Nel 2017 ricorre il 500° anniversario della Riforma protestante che ha lasciato segni nella storia e nella cultura del mondo occidentale e ha lasciato segni anche a Napoli.
La Comunità Evangelica Luterana di Napoli ha voluto coinvolgere molte istituzioni cittadine in un dialogo sull’eredità della Riforma, rivolgendosi in particolare a studenti delle scuole, studenti universitari, attori dilettanti e non, al mondo accademico e a quello interessato nella propria storia e cultura e al dialogo con le altre confessioni.

Il Museo e Real Bosco di Capodimonte e il Goethe-Institut Neapel, in collaborazione con l’Associazione Amici di Capodimonte organizzano venerdì 6 ottobre alle ore 10.00 (Auditorium, piano terra) il convegno Arte e Riforma: studiosi di respiro internazionale indagheranno gli effetti della Riforma protestante, un dialogo a più voci che sarà occasione di sondare la cultura riformistica nella storia e nell’arte del XVI secolo.

Dopo i saluti introduttivi di Sylvain Bellenger, direttore del Museo e Real Bosco di Capodimonte e di Maria Carmen Moresedirettore Goethe-Institut Neapel, discuteranno del rapporto tra Arte e Riforma Girolamo Imbruglia (Università degli studi di Napoli L’Orientale), Pierluigi Leone de Castris (Università degli Studi Suor Orsola Benincasa di Napoli) e Sebastian Schütze (Università di Vienna).

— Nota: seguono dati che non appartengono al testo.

### src/rtl/weight_stream_loader.sv
// Weight tile streamer: base/stride/count/repeat BRAM read sequencer feeding a
// credit-limited first-word-fall-through skid FIFO towards the PE array.
module weight_stream_loader #(
   parameter int ADDR_W     = 19,
   parameter int DATA_W     = 128,
   parameter int BUF_ADDR_W = 15,
   parameter int RD_LAT     = 2,
   parameter int FIFO_DEPTH = 4,
   parameter bit PRELOAD_EN = 1'b1
) (
   input  logic                  clk,
   input  logic                  rst,
   input  logic                  start,
   input  logic                  abort,
   input  logic [BUF_ADDR_W-1:0] cfg_base,
   input  logic [BUF_ADDR_W-1:0] cfg_stride,
   input  logic [16:0]           cfg_count,
   input  logic [7:0]            cfg_repeat,
   input  logic [ADDR_W-1:0]     cfg_ext_base,
   output logic                  busy,
   output logic                  done,
   output logic                  preload_req,
   output logic [ADDR_W-1:0]     preload_base,
   output logic [16:0]           preload_count,
   input  logic                  preload_done,
   output logic                  bmg_en,
   output logic [BUF_ADDR_W-1:0] bmg_addr,
   input  logic [DATA_W-1:0]     bmg_data,
   output logic                  out_valid,
   output logic [DATA_W-1:0]     out_data,
   output logic                  out_last,
   input  logic                  out_ready
);

   localparam int PTR_W = $clog2(FIFO_DEPTH);
   localparam int OCC_W = PTR_W + 1;

   typedef enum logic [1:0] {S_IDLE, S_PRELOAD, S_READ, S_DRAIN} state_t;

   state_t                state_q, state_d;
   logic                  start_q;
   logic [BUF_ADDR_W-1:0] base_q, stride_q, addr_q, addr_d;
   logic [16:0]           count_q, word_q, word_d;
   logic [7:0]            repeat_q, pass_q, pass_d;
   logic [ADDR_W-1:0]     ext_base_q;
   logic                  busy_q, busy_d, done_q, done_d;
   logic [RD_LAT-1:0]     pipe_vld_q, pipe_last_q;
   logic [DATA_W-1:0]     fifo_mem [FIFO_DEPTH];
   logic [FIFO_DEPTH-1:0] fifo_last_q;
   logic [PTR_W-1:0]      wr_ptr_q, rd_ptr_q;
   logic [OCC_W-1:0]      fifo_cnt_q, inflight;
   logic                  start_rise, load, flush, issue, issue_last, credit, push, pop;

   assign start_rise = start & ~start_q;
   assign load       = start_rise && (state_q == S_IDLE);
   assign flush      = abort && (state_q != S_IDLE);
   assign issue_last = (word_q == count_q - 17'd1);
   assign push       = pipe_vld_q[RD_LAT-1];
   assign pop        = out_valid & out_ready;

   always_comb begin
      inflight = '0;
      for (int i = 0; i < RD_LAT; i++) inflight = inflight + OCC_W'(pipe_vld_q[i]);
   end

   // Every word already requested owns a FIFO slot, so landing data can never overflow.
   assign credit = ({1'b0, inflight} + {1'b0, fifo_cnt_q}) < (OCC_W + 1)'(FIFO_DEPTH);

   always_comb begin
      // NOTE: every output of this block gets a default first, so no path can infer a latch.
      state_d     = state_q;
      busy_d      = busy_q;
      done_d      = 1'b0;
      addr_d      = addr_q;
      word_d      = word_q;
      pass_d      = pass_q;
      issue       = 1'b0;
      preload_req = 1'b0;
      case (state_q)
         S_IDLE: begin
            if (start_rise) begin
               busy_d = 1'b1;
               addr_d = cfg_base;
               word_d = '0;
               pass_d = '0;
               if (cfg_count == 17'd0) state_d = S_DRAIN;
               else if (PRELOAD_EN)    state_d = S_PRELOAD;
               else                    state_d = S_READ;
            end
         end
         S_PRELOAD: begin
            preload_req = 1'b1;
            if (preload_done) state_d = S_READ;
         end
         S_READ: begin
            if (credit) begin
               issue = 1'b1;
               if (issue_last) begin
                  word_d = '0;
                  addr_d = base_q;
                  pass_d = pass_q + 8'd1;
                  if (pass_q == repeat_q - 8'd1) state_d = S_DRAIN;
               end else begin
                  word_d = word_q + 17'd1;
                  addr_d = addr_q + stride_q;
               end
            end
         end
         S_DRAIN: begin
            if (inflight == '0 && fifo_cnt_q == '0) begin
               done_d  = 1'b1;
               busy_d  = 1'b0;
               state_d = S_IDLE;
            end
         end
         default: state_d = S_IDLE;
      endcase
      if (flush) begin
         state_d     = S_IDLE;
         busy_d      = 1'b0;
         done_d      = 1'b0;
         issue       = 1'b0;
         preload_req = 1'b0;
      end
   end

   always_ff @(posedge clk or posedge rst) begin
      // NOTE: state registers use non-blocking assignment so every flop samples pre-edge values.
      if (rst) begin
         state_q    <= S_IDLE;
         start_q    <= 1'b0;
         busy_q     <= 1'b0;
         done_q     <= 1'b0;
         addr_q     <= '0;
         word_q     <= '0;
         pass_q     <= '0;
         base_q     <= '0;
         stride_q   <= '0;
         count_q    <= '0;
         repeat_q   <= '0;
         ext_base_q <= '0;
      end else begin
         state_q <= state_d;
         start_q <= start;
         busy_q  <= busy_d;
         done_q  <= done_d;
         addr_q  <= addr_d;
         word_q  <= word_d;
         pass_q  <= pass_d;
         if (load) begin
            base_q     <= cfg_base;
            stride_q   <= cfg_stride;
            count_q    <= cfg_count;
            repeat_q   <= (cfg_repeat == 8'd0) ? 8'd1 : cfg_repeat;
            ext_base_q <= cfg_ext_base;
         end
      end
   end

   // Tag pipe mirrors the BRAM latency; clearing it on abort discards in-flight returns.
   always_ff @(posedge clk or posedge rst) begin
      if (rst) begin
         pipe_vld_q  <= '0;
         pipe_last_q <= '0;
         fifo_last_q <= '0;
         wr_ptr_q    <= '0;
         rd_ptr_q    <= '0;
         fifo_cnt_q  <= '0;
      end else if (flush) begin
         pipe_vld_q <= '0;
         wr_ptr_q   <= '0;
         rd_ptr_q   <= '0;
         fifo_cnt_q <= '0;
      end else begin
         pipe_vld_q[0]  <= issue;
         pipe_last_q[0] <= issue_last;
         for (int i = 1; i < RD_LAT; i++) begin
            pipe_vld_q[i]  <= pipe_vld_q[i-1];
            pipe_last_q[i] <= pipe_last_q[i-1];
         end
         if (push) begin
            fifo_last_q[wr_ptr_q] <= pipe_last_q[RD_LAT-1];
            wr_ptr_q              <= wr_ptr_q + PTR_W'(1);
         end
         if (pop) rd_ptr_q <= rd_ptr_q + PTR_W'(1);
         case ({push, pop})
            2'b10:   fifo_cnt_q <= fifo_cnt_q + OCC_W'(1);
            2'b01:   fifo_cnt_q <= fifo_cnt_q - OCC_W'(1);
            default: fifo_cnt_q <= fifo_cnt_q;
         endcase
      end
   end

   // NOTE: the data array is deliberately not reset; occupancy is tracked by fifo_cnt_q.
   always_ff @(posedge clk) begin
      if (push && !flush) fifo_mem[wr_ptr_q] <= bmg_data;
   end

   assign busy          = busy_q;
   assign done          = done_q;
   assign preload_base  = ext_base_q;
   assign preload_count = count_q;
   assign bmg_en        = issue;
   assign bmg_addr      = addr_q;
   assign out_valid     = (fifo_cnt_q != '0);
   assign out_data      = out_valid ? fifo_mem[rd_ptr_q] : '0;
   assign out_last      = out_valid & fifo_last_q[rd_ptr_q];

endmodule
[src/rtl/linelength_extract.sv]
// linelength_extract: running line-length (sum of |x[k]-x[k-1]|) over the last WIN_LEN samples,
// kept as a circular buffer of absolute differences plus a running sum.
module linelength_extract #(
   parameter int SAMPLE_WIDTH = 16,
   parameter int WIN_LEN      = 250,
   parameter int ADDR_WIDTH   = 8,
   parameter int OUT_WIDTH    = 25
) (
   input  logic                    clk,
   input  logic                    rst,
   input  logic                    en,
   input  logic                    din_valid,
   input  logic [SAMPLE_WIDTH-1:0] din,
   output logic [OUT_WIDTH-1:0]    dout,
   output logic                    dout_valid,
   output logic                    win_full
);
   localparam int SUM_W = OUT_WIDTH - 1;
   localparam logic [1:0] EMPTY = 2'd0, PRIME = 2'd1, RUN = 2'd2;
   localparam logic [ADDR_WIDTH-1:0] LAST = ADDR_WIDTH'(WIN_LEN - 1);
   logic [1:0]              state;
   logic [SAMPLE_WIDTH-1:0] prev, ad, oldest;
   logic [SAMPLE_WIDTH-1:0] mem [WIN_LEN];
   logic [ADDR_WIDTH-1:0]   wptr, fill;
   logic [SUM_W-1:0]        sum, sum_next;
   logic [SAMPLE_WIDTH:0]   diff;
   logic                    acc, wr, full_next;
   always_comb begin
      acc = !en && din_valid;
      wr = acc && state != EMPTY;
      diff = {din[SAMPLE_WIDTH-1], din} - {prev[SAMPLE_WIDTH-1], prev};
      ad = diff[SAMPLE_WIDTH] ? SAMPLE_WIDTH'(-diff) : diff[SAMPLE_WIDTH-1:0];
      oldest = mem[wptr];
      sum_next = state == RUN   ? sum + SUM_W'(ad) - SUM_W'(oldest) :
                 state == PRIME ? sum + SUM_W'(ad) : sum;
      full_next = state == RUN || (state == PRIME && fill == LAST);
   end
   always_ff @(posedge clk or negedge rst)
      if (!rst) begin
         state <= EMPTY;
         prev <= '0;
         wptr <= '0;
         fill <= '0;
         sum <= '0;
         dout <= '0;
         dout_valid <= 1'b0;
         win_full <= 1'b0;
      end else begin
         dout_valid <= acc && full_next;
         if (acc) begin
            prev <= din;
            sum <= sum_next;
            dout <= {1'b0, sum_next};
            win_full <= full_next;
            state <= state == EMPTY ? PRIME : full_next ? RUN : state;
            if (state != EMPTY) wptr <= wptr == LAST ? '0 : wptr + 1'b1;
            if (state == PRIME) fill <= fill + 1'b1;
         end
      end
   // Oldest entry is read combinationally above before this write lands (read-before-write).
   always_ff @(posedge clk)
      if (wr) mem[wptr] <= ad;
endmodule
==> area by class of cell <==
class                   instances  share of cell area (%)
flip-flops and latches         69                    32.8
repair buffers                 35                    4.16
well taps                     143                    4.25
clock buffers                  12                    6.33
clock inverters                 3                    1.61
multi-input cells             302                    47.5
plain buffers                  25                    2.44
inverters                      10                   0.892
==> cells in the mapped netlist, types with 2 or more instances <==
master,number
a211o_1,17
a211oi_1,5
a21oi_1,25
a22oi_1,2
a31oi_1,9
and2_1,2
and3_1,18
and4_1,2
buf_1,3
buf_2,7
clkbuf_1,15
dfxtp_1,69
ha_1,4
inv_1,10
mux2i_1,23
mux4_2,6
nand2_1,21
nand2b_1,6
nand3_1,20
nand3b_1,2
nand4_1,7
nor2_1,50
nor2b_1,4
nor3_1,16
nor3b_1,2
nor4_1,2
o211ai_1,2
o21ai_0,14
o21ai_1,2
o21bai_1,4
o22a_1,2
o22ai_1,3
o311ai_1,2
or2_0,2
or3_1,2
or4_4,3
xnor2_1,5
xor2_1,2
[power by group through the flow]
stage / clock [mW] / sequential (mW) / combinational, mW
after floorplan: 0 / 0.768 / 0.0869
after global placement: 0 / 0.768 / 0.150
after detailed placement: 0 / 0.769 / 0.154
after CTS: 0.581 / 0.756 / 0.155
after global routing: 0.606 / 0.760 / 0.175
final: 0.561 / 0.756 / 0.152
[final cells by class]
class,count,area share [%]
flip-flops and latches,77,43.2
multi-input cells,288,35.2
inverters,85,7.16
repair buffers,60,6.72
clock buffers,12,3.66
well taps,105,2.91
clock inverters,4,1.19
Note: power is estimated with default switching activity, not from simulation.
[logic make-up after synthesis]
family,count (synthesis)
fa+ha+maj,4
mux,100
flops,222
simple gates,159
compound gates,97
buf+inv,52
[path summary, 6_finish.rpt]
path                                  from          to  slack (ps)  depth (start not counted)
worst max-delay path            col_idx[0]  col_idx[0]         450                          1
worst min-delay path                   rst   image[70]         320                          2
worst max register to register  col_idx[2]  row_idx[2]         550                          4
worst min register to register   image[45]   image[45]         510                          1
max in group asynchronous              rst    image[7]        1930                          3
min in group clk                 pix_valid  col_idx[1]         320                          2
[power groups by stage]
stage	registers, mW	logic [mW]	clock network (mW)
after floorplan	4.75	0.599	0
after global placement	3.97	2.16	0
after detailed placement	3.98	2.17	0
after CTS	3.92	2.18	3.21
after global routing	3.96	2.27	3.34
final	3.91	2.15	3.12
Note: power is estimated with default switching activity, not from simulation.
## src/rtl/counter_arbiter.sv

```systemverilog
// counter_arbiter
//   Round-robin arbiter that shares a dual-channel event counter between N
//   requesters. The current owner drives the counter's En/Slt pins and gets
//   one increment per cycle while it holds Req. When other requesters are
//   waiting, a burst limit moves the grant on after BURST increments.
//
// Ports
//   Clk      in   1   clock, all state updates on posedge
//   Reset_n  in   1   asynchronous active-low reset
//   Req      in   N   Req[i]=1: requester i wants one increment per cycle
//   ReqSlt   in   N   channel select of requester i (0=channel 0, 1=channel 1)
//   Grant    out  N   registered one-hot owner, all-zero when idle
//   Owner    out  W   registered index of the current owner (0 when idle)
//   Busy     out  1   registered, 1 while a requester owns the counter
//   En       out  1   counter enable: Busy & Req[Owner]
//   Slt      out  1   counter channel select: ReqSlt[Owner] when En=1, else 0
module counter_arbiter #(
    parameter int N     = 4,
    parameter int BURST = 4
) (
    input  logic                 Clk,
    input  logic                 Reset_n,
    input  logic [N-1:0]         Req,
    input  logic [N-1:0]         ReqSlt,
    output logic [N-1:0]         Grant,
    output logic [$clog2(N)-1:0] Owner,
    output logic                 Busy,
    output logic                 En,
    output logic                 Slt
);

    localparam int W  = $clog2(N);
    localparam int CW = $clog2(BURST + 1);

    localparam logic [0:0] IDLE = 1'b0;
    localparam logic [0:0] OWN  = 1'b1;

    logic [0:0]    state, state_d;
    logic [W-1:0]  owner_d;
    logic [W-1:0]  last, last_d;
    logic [CW-1:0] burst_cnt, burst_d;
    logic [N-1:0]  grant_d;

    // Scan base+1, base+2, ... (mod N) for the first active request,
    // optionally skipping one index. Returns {found, index}.
    function automatic logic [W:0] pick(
        input logic [N-1:0] req,
        input logic [W-1:0] base,
        input logic         excl_en,
        input logic [W-1:0] excl
    );
        logic         found;
        logic [W-1:0] sel;
        logic [W-1:0] p;
        int unsigned  pos;
        found = 1'b0;
        sel   = '0;
        for (int unsigned k = 1; k <= N; k++) begin
            pos = (32'(base) + k) % N;
            p   = W'(pos);
            if (!found && req[p] && !(excl_en && (p == excl))) begin
                found = 1'b1;
                sel   = p;
            end
        end
        return {found, sel};
    endfunction

    logic [W:0] pick_idle;
    logic [W:0] pick_next;
    logic       others;

    always_comb begin
        pick_idle = pick(Req, last, 1'b0, '0);
        // Scanning from the owner is the same as scanning from the updated
        // last pointer, since every hand-over also sets last to the owner.
        pick_next = pick(Req, Owner, 1'b1, Owner);
        others    = |(Req & ~Grant);
    end

    always_comb begin
        state_d = state;
        owner_d = Owner;
        last_d  = last;
        burst_d = burst_cnt;
        case (state)
            IDLE: begin
                if (pick_idle[W]) begin
                    state_d = OWN;
                    owner_d = pick_idle[W-1:0];
                    burst_d = '0;
                end
            end
            default: begin
                if (!Req[Owner]) begin
                    last_d  = Owner;
                    burst_d = '0;
                    if (others) begin
                        owner_d = pick_next[W-1:0];
                    end else begin
                        state_d = IDLE;
                        owner_d = '0;
                    end
                end else if ((burst_cnt == CW'(BURST - 1)) && others) begin
                    last_d  = Owner;
                    owner_d = pick_next[W-1:0];
                    burst_d = '0;
                end else if (burst_cnt != CW'(BURST - 1)) begin
                    burst_d = burst_cnt + CW'(1);
                end
            end
        endcase
        grant_d = '0;
        if (state_d == OWN) begin
            grant_d[owner_d] = 1'b1;
        end
    end

    always_ff @(posedge Clk or negedge Reset_n) begin
        if (!Reset_n) begin
            state     <= IDLE;
            Owner     <= '0;
            last      <= W'(N - 1);
            burst_cnt <= '0;
            Grant     <= '0;
            Busy      <= 1'b0;
        end else begin
            state     <= state_d;
            Owner     <= owner_d;
            last      <= last_d;
            burst_cnt <= burst_d;
            Grant     <= grant_d;
            Busy      <= (state_d == OWN);
        end
    end

    always_comb begin
        En  = Busy & Req[Owner];
        Slt = En & ReqSlt[Owner];
    end

endmodule

```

Nel corso di tutto il 2017, la Comunità Evangelica Luterana di Napoli e il Lutherischer Weltbund Deutsches Nationalkomitee hanno promosso il calendario di eventi Napoli incontra la Riforma, all’interno del quale si inserisce anche il convegno Arte e Riforma. Gli appuntamenti, aperti al pubblico e gratuiti, indagano gli aspetti e l’eredità della Riforma, coinvolgendo molte istituzioni cittadine e ricordano come all’inizio del Cinquecento, si intrecciarono in città la cultura classica, la filosofia neoplatonica e il cristianesimo: terreno fertile per nuove idee rivoluzionarie.